[[ RECORDS FOR THIS EXERCISE open ]]

From an optimization exercise on the open Yosys and OpenROAD flow, aimed at small area, a short achievable clock period and few clock cycles; shortcuts taken in it are not production practice.
RTL that was checked went through simulation tests only; none was proved equivalent to the original.
Power is estimated from default activity; no workload was simulated.

## conv2d_top
module conv2d_top
(
    input  logic        i_clk,
    input  logic        i_rst,
    input  logic [9:0]  i_pix,      
    input  logic [9:0]  i_wgt,      
    output logic [26:0] o_out,      
    output logic        o_busy
);
export LEC_CHECK = 0
export CAP_MARGIN = 20
export CORE_MARGIN = 2
export CORE_UTILIZATION = 60
export CTS_CLUSTER_DIAMETER = 90
export CTS_CLUSTER_SIZE = 26
export PLACE_DENSITY = 0.7
export SLEW_MARGIN = 20
export SYNTH_HIERARCHICAL = 1
export SYNTH_MINIMUM_KEEP_SIZE = 0
create_clock -name core_clock -period 8.0 [get_ports {i_clk}]
standard.sh (not shown) runs the stock make flow with config.mk's settings and CLKGATE_MAP_FILE= SYNTH_SCRIPT=/design/flow/synth_recipe.tcl, a recipe that flattens the netlist after the stock synthesis.
==> flow/flow/run.sh <==
#!/bin/bash
set -euo pipefail
export BUFFER_PORTS_ARGS="-buffer_cell sky130_fd_sc_hd__buf_2"
export SETUP_SLACK_MARGIN=5.3
bash standard.sh > standard.log 2>&1
Testbench counts at the start, summed over its fixed seeds: cycles 4,688.
Edit:
--- a/flow/config.mk
+++ b/flow/config.mk
@@ -9,6 +9,6 @@
 export CORE_MARGIN = 2
-export CORE_UTILIZATION = 60
+export CORE_UTILIZATION = 70
 export CTS_CLUSTER_DIAMETER = 90
 export CTS_CLUSTER_SIZE = 26
-export PLACE_DENSITY = 0.7
+export PLACE_DENSITY = 0.8
 export SLEW_MARGIN = 20
Combinational power barely changes.
Wire length hardly moves.
First-iteration DRC count rises by 62%.
Fmax stays flat.
Power decreases by 1.3%.
Cell count came out lower by 2.9%.
Design area came out lower by 0.47%.
Die area went down by 14%.
Worst hold slack hardly moves.
Edit:
==> flow/flow/run.sh (replaced) <==
#!/bin/bash
set -euo pipefail
export BUFFER_PORTS_ARGS="-buffer_cell sky130_fd_sc_hd__buf_2"
export SETUP_SLACK_MARGIN=5.25
bash standard.sh > standard.log 2>&1
--- a/flow/config.mk
+++ b/flow/config.mk
@@ -9,6 +9,6 @@
 export CORE_MARGIN = 2
-export CORE_UTILIZATION = 70
+export CORE_UTILIZATION = 60
 export CTS_CLUSTER_DIAMETER = 90
 export CTS_CLUSTER_SIZE = 26
-export PLACE_DENSITY = 0.8
+export PLACE_DENSITY = 0.7
 export SLEW_MARGIN = 20
After rerunning: The new run went through all stages and came out clean. Via count goes down by a few percent. Clock skew went down by 15 ps. Clock power rose by a little under a tenth. Die area goes up by about a fifth. Cell count came out higher by a few percent. Global-route usage shrinks by 4.7 points. Sequential share of layout area hardly moves.


conv2d_top, a different RTL version from the one above (not shown whole).
For scale: ~1900 cells after synthesis, ~440 flip-flops, about 50 I/O pins, roughly 0.028 mm² of cells after synthesis.
==> flow/config.mk <==
export PLATFORM = sky130hd
export DESIGN_NAME = conv2d_top
export DESIGN_NICKNAME = conv2d_top
export VERILOG_FILES = /design/flow/design.v
export SDC_FILE = /design/flow/constraint.sdc
export NUM_CORES = 4
export LEC_CHECK = 0
export CAP_MARGIN = 20
export CORE_MARGIN = 2
export CORE_UTILIZATION = 40
export CTS_CLUSTER_DIAMETER = 90
export CTS_CLUSTER_SIZE = 26
export SETUP_SLACK_MARGIN = 4.85
export SLEW_MARGIN = 20
export SYNTH_HIERARCHICAL = 1
export SYNTH_MINIMUM_KEEP_SIZE = 0
==> flow/constraint.sdc <==
create_clock -name core_clock -period 8.0 [get_ports {i_clk}]
set_input_delay 1.6000 -clock core_clock [delete_from_list [all_inputs] [get_ports {i_clk}]]
set_output_delay 1.6000 -clock core_clock [all_outputs]
set_load 0.01 [all_outputs]
run.sh (not shown) runs the stock make flow with config.mk's settings and CLKGATE_MAP_FILE= SYNTH_SCRIPT=/design/flow/synth_recipe.tcl, a recipe that flattens the netlist after the stock synthesis.
Stock flow here: none of the scripts above is used.
Testbench counts at the start, summed over its fixed seeds: cycles 4,704.
Next try:
CORE_UTILIZATION = 60   (was 40)
PLACE_DENSITY = 0.7   (was default)
The changed run produced a clean layout.
Via count is higher by about 0.4%.
Setup slack improves by 0.032 ns.
Clock-buffer cell count is lower by 3.
Die area went down by 33%.
Cell count is lower by about 12%.
Hold slack barely changes.
Total power decreases by 2.8%.
Utilization is higher by 21 points.
Next try:
CORE_UTILIZATION = 70   (was 60)
PLACE_DENSITY = 0.8   (was 0.7)
The changed run went through all stages and came out clean.
Core utilization increases by 9.4 points.
Wire length decreases by 1.4%.
Final cell count decreases by 3.6%.
Fmax hardly moves.
Power decreases by 0.75%.
Sequential share of layout area increases by 0.38 points.
Final area decreases by 1.0%.
Non-clock buffer count decreases by 15.
Global-route usage increases by 4.6 points.
Via count increases by 2.7%.
Die area decreases by 14%.
Next try:
CORE_UTILIZATION = 40   (was 70)
PLACE_DENSITY = default   (was 0.8)
SETUP_SLACK_MARGIN = default   (was 4.85)
Total power came out higher by 4.3%.
Worst setup slack loses 0.12 ns.
Count of clock-buffer cells in the layout goes up by 3.
Via count came out lower by 4.5%.
Utilization decreases by 31 points.
Global-route usage goes down by 15 points.
Clock power came out higher by 28%.
Final area increases by 1.4%.
Routed wire length went up by 3.0%.
Next try:
CTS_CLUSTER_DIAMETER = default   (was 90)
CTS_CLUSTER_SIZE = default   (was 26)
Sequential power barely changes.
Final cell count climbs by 1.5%.
Global-route usage increases by 0.34 points.
Area after synthesis stays the same.
Wire length climbs by 1.0%.
Next try:
CTS_CLUSTER_DIAMETER = 100   (was default)
CTS_CLUSTER_SIZE = 22   (was default)
The changed run passed the timing, DRC and antenna checks.
Worst setup slack gets worse by 0.037 ns.
Power went down by roughly a tenth.
Clock skew went up by 0.0060 ns.
Wire length went down slightly.
Register-to-register slack gets worse by 0.04 ns.
Fmax went down slightly.
Design area went down by a few percent.
Hold slack gets better by 0.0041 ns.


Another version of the RTL of conv2d_top (not shown whole).
Size in the first run: roughly 50 I/O pins, about 28000 um2 of cells after synthesis.
clock: 8.0 ns
lec_check: 0
cap_margin: 20
core_margin: 2
core_utilization: 60
cts_cluster_diameter: 90
cts_cluster_size: 26
place_density: 0.7
slew_margin: 20
synth_hierarchical: 1
synth_minimum_keep_size: 0
Change:
Settings changed: CORE_UTILIZATION 60 to 40, PLACE_DENSITY 0.7 to unset.
Die area rose by 49%.
Core utilization goes down by 21 points.
Cell area grows by 1.6%.
Setup slack degrades by 0.066 ns.
Global-route usage fell by 11 points.
Hold slack stays flat.
Count of clock-buffer cells in the layout grows by 3.
Combinational power went down by about 2%.
Non-clock buffer count fell by 1.
Synthesized cell count is unchanged.
Power rises by 0.91%.
No functional check of the RTL was part of any run of this note.


conv2d_top, a different RTL version from the one above (not shown whole).
For scale: ~400 flip-flops, ~50 I/O pins, about 0.027 mm² of cells after synthesis.
export LEC_CHECK = 0
export CAP_MARGIN = 20
export CORE_MARGIN = 2
export CORE_UTILIZATION = 40
export SETUP_SLACK_MARGIN = 4.6
export SLEW_MARGIN = 20
export SYNTH_HIERARCHICAL = 1
export SYNTH_MINIMUM_KEEP_SIZE = 0
create_clock -name core_clock -period 8.0 [get_ports {i_clk}]
The first run ran to the end with no violations.
Next try:
--- a/flow/config.mk
+++ b/flow/config.mk
@@ -9,5 +9,5 @@
 export CORE_MARGIN = 2
 export CORE_UTILIZATION = 40
-export SETUP_SLACK_MARGIN = 4.6
+export SETUP_SLACK_MARGIN = 5
 export SLEW_MARGIN = 20
 export SYNTH_HIERARCHICAL = 1
=> The new run completed without violations; power came out higher by 2.4%; clock skew came out lower by 0.016 ns; via count came out higher by 1.5%; core utilization came out higher by 1.3 points; die area does not change; critical path depth came out higher by 1; wire length is about the same; non-clock buffer count came out higher by 30.
Function was not checked in any run of this note: the RTL went through the layout flow alone.

-- re-timing with driven ports --
The flow's constraints put no driver on any port. The routed layouts listed below were extracted and timed again, unchanged, in two steps. Step 1 assumes that a clkbuf_16 drives the clock port and a buf_2 every other input. Step 2, shift: input delay + t, output delay - t, t = (earliest + latest rising clock arrival at the registers) / 2. This alone moves slack from input paths to output paths. Three values: no drivers, after step 1, after step 2; two values: the first two.
run | t (ns) | setup slack, ns | hold slack, ns | latest minus earliest clock arrival (ns)
the first run of note 1 | 0.673 | 5.267 / 5.209 / 5.209 | 0.332 / 0.332 / 0.332 | 0.018 / 0.019
the second run of note 1 | 0.664 | 5.268 / 5.214 / 5.232 | 0.334 / 0.334 / 0.334 | 0.035 / 0.034
the third run of note 1 | 0.675 | 5.245 / 5.187 / 5.248 | 0.331 / 0.331 / 0.331 | 0.019 / 0.019
the first run of note 2 | 0.653 | 4.818 / 4.818 / 4.550 | 0.334 / 0.334 / 0.334 | 0.040 / 0.039
the second run of note 2 | 0.633 | 4.850 / 4.833 / 4.585 | 0.335 / 0.335 / 0.335 | 0.025 / 0.025
the third run of note 2 | 0.623 | 4.843 / 4.838 / 4.517 | 0.335 / 0.335 / 0.335 | 0.031 / 0.031
the fourth run of note 2 | 0.667 | 4.725 / 4.725 / 4.427 | 0.337 / 0.337 / 0.337 | 0.023 / 0.023
the fifth run of note 2 | 0.653 | 4.732 / 4.732 / 4.412 | 0.330 / 0.330 / 0.330 | 0.033 / 0.033
the sixth run of note 2 | 0.649 | 4.696 / 4.696 / 4.436 | 0.334 / 0.334 / 0.334 | 0.039 / 0.039
the first run of note 3 | 0.645 | 4.364 / 4.364 / 4.364 | 0.336 / 0.336 / 0.336 | 0.032 / 0.032
the second run of note 3 | 0.647 | 4.298 / 4.298 / 4.298 | 0.334 / 0.334 / 0.334 | 0.025 / 0.025
the first run of note 4 | 0.644 | 4.437 / 4.437 / 4.437 | 0.324 / 0.324 / 0.324 | 0.025 / 0.026
the second run of note 4 | 0.639 | 4.448 / 4.448 / 4.448 | 0.320 / 0.320 / 0.320 | 0.011 / 0.011
After both steps setup and hold are still met in every run listed. The setup slack of the third run of note 2, which loses most, moves by -0.005 ns with the drivers and by -0.326 ns with both steps.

[[ RECORDS FOR THIS EXERCISE closed ]]

→ WORK REQUIRED
Return every line of the entries above that the string "Global" appears in.

→ ANSWER SECTION
After rerunning: The new run went through all stages and came out clean. Via count goes down by a few percent. Clock skew went down by 15 ps. Clock power rose by a little under a tenth. Die area goes up by about a fifth. Cell count came out higher by a few percent. Global-route usage shrinks by 4.7 points. Sequential share of layout area hardly moves.
Global-route usage increases by 4.6 points.
Global-route usage goes down by 15 points.
Global-route usage increases by 0.34 points.
Global-route usage fell by 11 points.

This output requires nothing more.